ASSIGNMENT:
Search the listing below, and show each line that includes the word "layout".

◇ ◇ ◇ ◇

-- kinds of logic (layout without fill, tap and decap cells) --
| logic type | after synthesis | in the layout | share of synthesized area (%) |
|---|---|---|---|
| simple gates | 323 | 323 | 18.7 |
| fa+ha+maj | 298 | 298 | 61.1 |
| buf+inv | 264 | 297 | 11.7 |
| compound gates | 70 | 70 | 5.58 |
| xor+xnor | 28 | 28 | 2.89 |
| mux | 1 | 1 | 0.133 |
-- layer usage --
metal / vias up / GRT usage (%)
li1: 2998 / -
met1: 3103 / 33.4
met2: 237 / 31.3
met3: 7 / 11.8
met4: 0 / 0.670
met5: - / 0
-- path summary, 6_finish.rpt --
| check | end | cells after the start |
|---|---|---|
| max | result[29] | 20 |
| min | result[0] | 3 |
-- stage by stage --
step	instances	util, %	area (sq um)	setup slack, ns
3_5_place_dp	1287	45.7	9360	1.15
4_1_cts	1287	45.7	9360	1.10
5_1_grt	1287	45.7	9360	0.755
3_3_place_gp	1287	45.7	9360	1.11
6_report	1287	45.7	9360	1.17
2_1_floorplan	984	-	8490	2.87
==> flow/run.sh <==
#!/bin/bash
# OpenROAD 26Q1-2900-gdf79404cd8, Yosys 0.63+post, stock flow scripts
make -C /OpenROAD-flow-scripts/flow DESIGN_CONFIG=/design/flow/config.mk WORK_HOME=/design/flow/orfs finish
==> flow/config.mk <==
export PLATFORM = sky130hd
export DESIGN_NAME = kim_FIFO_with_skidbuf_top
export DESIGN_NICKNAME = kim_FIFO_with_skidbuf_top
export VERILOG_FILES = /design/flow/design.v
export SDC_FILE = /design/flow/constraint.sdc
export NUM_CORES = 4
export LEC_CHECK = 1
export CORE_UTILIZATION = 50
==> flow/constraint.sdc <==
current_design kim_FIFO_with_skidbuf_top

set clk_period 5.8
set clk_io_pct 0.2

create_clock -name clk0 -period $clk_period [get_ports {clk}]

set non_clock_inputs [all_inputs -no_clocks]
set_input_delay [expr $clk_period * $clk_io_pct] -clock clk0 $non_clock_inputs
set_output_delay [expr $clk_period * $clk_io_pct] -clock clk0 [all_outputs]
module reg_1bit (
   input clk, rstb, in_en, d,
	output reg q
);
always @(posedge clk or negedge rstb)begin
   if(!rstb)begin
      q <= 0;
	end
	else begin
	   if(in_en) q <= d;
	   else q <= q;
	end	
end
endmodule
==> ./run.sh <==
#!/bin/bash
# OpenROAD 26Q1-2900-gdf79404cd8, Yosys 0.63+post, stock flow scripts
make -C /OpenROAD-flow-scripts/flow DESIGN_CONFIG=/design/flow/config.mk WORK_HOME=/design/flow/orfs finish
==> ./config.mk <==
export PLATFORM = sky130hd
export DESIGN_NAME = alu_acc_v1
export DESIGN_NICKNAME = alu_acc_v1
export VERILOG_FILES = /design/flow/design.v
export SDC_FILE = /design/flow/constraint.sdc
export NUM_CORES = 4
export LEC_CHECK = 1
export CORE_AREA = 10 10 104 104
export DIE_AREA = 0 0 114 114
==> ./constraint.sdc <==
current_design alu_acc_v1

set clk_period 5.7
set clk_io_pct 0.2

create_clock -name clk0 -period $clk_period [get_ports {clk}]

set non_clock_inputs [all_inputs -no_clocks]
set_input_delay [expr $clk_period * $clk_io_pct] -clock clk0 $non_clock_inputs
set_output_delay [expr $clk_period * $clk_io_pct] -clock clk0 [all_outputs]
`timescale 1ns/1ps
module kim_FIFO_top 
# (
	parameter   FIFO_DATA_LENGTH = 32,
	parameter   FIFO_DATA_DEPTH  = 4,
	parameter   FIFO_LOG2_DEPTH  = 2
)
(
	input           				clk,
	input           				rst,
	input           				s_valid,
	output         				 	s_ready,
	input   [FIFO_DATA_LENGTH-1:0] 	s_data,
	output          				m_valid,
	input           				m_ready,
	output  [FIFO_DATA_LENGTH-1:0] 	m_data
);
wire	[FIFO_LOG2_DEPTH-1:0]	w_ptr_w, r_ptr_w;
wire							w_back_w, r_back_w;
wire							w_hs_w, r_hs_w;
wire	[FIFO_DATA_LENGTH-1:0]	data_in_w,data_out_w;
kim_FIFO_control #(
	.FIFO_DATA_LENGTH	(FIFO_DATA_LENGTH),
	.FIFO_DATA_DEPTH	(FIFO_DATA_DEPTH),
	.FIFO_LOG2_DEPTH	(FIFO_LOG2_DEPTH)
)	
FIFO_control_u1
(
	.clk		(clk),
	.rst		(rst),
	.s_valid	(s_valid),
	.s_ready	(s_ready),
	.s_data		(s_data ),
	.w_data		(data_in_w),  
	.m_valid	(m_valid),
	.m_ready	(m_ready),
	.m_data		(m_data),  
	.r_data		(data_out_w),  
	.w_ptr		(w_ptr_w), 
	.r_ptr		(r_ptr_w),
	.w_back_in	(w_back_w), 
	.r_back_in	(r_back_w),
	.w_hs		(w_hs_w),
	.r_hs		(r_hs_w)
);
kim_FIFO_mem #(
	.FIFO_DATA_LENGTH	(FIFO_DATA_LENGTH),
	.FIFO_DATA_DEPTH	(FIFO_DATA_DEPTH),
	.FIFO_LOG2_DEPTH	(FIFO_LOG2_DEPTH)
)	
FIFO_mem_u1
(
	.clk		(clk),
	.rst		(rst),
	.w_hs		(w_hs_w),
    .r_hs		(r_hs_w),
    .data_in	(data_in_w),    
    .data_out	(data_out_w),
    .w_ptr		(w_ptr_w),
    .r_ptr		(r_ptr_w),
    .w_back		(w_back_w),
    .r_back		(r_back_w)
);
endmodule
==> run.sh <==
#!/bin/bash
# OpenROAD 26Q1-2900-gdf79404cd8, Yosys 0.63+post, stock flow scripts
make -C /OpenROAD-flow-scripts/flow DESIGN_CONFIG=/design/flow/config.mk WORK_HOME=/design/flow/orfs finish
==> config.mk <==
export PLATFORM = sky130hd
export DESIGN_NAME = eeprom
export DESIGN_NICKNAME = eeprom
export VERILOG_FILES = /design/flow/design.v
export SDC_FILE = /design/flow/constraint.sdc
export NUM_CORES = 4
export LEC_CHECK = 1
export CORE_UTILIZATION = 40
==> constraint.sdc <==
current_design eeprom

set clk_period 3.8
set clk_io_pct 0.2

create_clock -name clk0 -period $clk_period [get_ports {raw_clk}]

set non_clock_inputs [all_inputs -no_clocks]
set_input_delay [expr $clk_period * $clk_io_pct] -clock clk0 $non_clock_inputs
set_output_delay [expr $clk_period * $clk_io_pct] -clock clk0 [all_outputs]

◇ ◇ ◇ ◇

RESPONSE BOX:
-- kinds of logic (layout without fill, tap and decap cells) --
| logic type | after synthesis | in the layout | share of synthesized area (%) |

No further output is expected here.